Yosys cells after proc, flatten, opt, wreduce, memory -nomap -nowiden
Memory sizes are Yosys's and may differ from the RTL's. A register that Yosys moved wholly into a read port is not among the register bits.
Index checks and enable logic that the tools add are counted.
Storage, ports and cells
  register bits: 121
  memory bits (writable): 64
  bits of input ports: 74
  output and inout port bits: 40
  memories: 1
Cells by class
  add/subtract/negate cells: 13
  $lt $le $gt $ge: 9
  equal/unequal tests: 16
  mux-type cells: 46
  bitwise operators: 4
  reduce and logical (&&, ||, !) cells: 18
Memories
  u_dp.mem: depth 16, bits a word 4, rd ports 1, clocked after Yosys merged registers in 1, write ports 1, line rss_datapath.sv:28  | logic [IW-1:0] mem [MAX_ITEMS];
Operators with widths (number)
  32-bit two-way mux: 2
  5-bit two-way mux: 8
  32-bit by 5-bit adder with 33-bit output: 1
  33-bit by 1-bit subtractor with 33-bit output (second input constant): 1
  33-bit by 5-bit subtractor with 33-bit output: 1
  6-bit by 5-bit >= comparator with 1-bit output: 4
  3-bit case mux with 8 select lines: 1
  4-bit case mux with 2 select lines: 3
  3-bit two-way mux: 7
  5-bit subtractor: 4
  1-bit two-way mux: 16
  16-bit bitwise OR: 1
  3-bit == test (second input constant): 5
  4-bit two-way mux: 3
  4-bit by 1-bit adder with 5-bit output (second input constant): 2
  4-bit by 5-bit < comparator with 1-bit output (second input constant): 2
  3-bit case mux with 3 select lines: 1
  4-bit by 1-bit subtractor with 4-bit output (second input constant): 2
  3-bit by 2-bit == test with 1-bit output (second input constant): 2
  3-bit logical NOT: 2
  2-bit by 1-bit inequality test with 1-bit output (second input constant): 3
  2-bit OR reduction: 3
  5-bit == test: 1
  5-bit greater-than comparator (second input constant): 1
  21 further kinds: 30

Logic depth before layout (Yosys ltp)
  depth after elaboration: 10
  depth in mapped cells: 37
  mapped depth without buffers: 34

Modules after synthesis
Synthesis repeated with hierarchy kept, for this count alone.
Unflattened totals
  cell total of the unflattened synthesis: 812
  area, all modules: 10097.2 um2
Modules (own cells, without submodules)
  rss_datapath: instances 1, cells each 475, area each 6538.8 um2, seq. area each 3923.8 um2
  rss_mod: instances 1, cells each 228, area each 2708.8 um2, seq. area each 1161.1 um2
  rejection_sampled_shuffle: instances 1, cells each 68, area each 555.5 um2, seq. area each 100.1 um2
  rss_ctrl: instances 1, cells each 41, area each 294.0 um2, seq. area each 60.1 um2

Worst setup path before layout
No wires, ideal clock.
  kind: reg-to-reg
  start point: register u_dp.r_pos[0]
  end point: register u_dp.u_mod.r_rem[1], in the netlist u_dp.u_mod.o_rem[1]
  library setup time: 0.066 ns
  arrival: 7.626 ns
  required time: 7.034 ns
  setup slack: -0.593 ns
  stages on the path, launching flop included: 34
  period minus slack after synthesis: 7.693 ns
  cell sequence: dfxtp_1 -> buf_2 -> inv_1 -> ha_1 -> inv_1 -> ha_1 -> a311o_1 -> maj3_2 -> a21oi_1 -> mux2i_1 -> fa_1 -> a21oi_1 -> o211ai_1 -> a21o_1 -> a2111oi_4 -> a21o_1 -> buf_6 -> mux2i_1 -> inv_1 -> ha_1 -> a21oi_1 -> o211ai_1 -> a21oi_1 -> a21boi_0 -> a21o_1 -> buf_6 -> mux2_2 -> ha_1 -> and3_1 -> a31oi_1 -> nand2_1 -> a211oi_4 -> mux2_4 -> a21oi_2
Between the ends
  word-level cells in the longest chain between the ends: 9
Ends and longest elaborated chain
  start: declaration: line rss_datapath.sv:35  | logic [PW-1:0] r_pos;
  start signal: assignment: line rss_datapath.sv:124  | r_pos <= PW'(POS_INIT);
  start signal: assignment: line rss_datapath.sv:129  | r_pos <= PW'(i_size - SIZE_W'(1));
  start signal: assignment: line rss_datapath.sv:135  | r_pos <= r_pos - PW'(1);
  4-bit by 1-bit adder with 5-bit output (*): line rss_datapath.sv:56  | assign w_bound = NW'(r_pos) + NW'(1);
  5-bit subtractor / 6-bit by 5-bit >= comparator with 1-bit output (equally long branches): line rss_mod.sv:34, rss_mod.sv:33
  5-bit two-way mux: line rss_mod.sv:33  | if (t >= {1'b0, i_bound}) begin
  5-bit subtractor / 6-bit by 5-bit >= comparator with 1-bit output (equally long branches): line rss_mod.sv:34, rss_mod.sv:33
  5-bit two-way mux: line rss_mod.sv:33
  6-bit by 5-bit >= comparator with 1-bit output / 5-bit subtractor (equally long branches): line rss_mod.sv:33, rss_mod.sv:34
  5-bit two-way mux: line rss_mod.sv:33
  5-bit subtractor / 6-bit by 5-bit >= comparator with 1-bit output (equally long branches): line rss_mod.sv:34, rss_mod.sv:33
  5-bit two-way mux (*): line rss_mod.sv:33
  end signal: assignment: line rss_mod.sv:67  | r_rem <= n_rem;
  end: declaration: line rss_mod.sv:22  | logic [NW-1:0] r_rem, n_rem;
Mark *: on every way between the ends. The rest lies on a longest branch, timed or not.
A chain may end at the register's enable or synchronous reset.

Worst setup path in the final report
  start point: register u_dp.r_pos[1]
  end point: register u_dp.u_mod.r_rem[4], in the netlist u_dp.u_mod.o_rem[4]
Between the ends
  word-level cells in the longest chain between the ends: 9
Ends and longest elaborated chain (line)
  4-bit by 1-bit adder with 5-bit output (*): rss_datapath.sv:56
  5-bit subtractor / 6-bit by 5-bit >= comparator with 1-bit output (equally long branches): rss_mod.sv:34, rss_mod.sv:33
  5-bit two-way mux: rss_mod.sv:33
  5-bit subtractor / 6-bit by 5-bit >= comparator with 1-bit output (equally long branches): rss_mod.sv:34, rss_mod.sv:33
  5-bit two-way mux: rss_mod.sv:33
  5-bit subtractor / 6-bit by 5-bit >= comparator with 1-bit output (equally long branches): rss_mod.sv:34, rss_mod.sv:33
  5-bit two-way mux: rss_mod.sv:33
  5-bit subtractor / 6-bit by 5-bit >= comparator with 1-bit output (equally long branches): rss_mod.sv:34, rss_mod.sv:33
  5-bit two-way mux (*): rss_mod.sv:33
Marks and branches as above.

Problem: Take the line above containing "bits of input ports: 74", the line containing "Modules (own cells, without submodules)", and all lines in between, and copy them exactly without anything else.

Solution to the problem:
  bits of input ports: 74
  output and inout port bits: 40
  memories: 1
Cells by class
  add/subtract/negate cells: 13
  $lt $le $gt $ge: 9
  equal/unequal tests: 16
  mux-type cells: 46
  bitwise operators: 4
  reduce and logical (&&, ||, !) cells: 18
Memories
  u_dp.mem: depth 16, bits a word 4, rd ports 1, clocked after Yosys merged registers in 1, write ports 1, line rss_datapath.sv:28  | logic [IW-1:0] mem [MAX_ITEMS];
Operators with widths (number)
  32-bit two-way mux: 2
  5-bit two-way mux: 8
  32-bit by 5-bit adder with 33-bit output: 1
  33-bit by 1-bit subtractor with 33-bit output (second input constant): 1
  33-bit by 5-bit subtractor with 33-bit output: 1
  6-bit by 5-bit >= comparator with 1-bit output: 4
  3-bit case mux with 8 select lines: 1
  4-bit case mux with 2 select lines: 3
  3-bit two-way mux: 7
  5-bit subtractor: 4
  1-bit two-way mux: 16
  16-bit bitwise OR: 1
  3-bit == test (second input constant): 5
  4-bit two-way mux: 3
  4-bit by 1-bit adder with 5-bit output (second input constant): 2
  4-bit by 5-bit < comparator with 1-bit output (second input constant): 2
  3-bit case mux with 3 select lines: 1
  4-bit by 1-bit subtractor with 4-bit output (second input constant): 2
  3-bit by 2-bit == test with 1-bit output (second input constant): 2
  3-bit logical NOT: 2
  2-bit by 1-bit inequality test with 1-bit output (second input constant): 3
  2-bit OR reduction: 3
  5-bit == test: 1
  5-bit greater-than comparator (second input constant): 1
  21 further kinds: 30

Logic depth before layout (Yosys ltp)
  depth after elaboration: 10
  depth in mapped cells: 37
  mapped depth without buffers: 34

Modules after synthesis
Synthesis repeated with hierarchy kept, for this count alone.
Unflattened totals
  cell total of the unflattened synthesis: 812
  area, all modules: 10097.2 um2
Modules (own cells, without submodules)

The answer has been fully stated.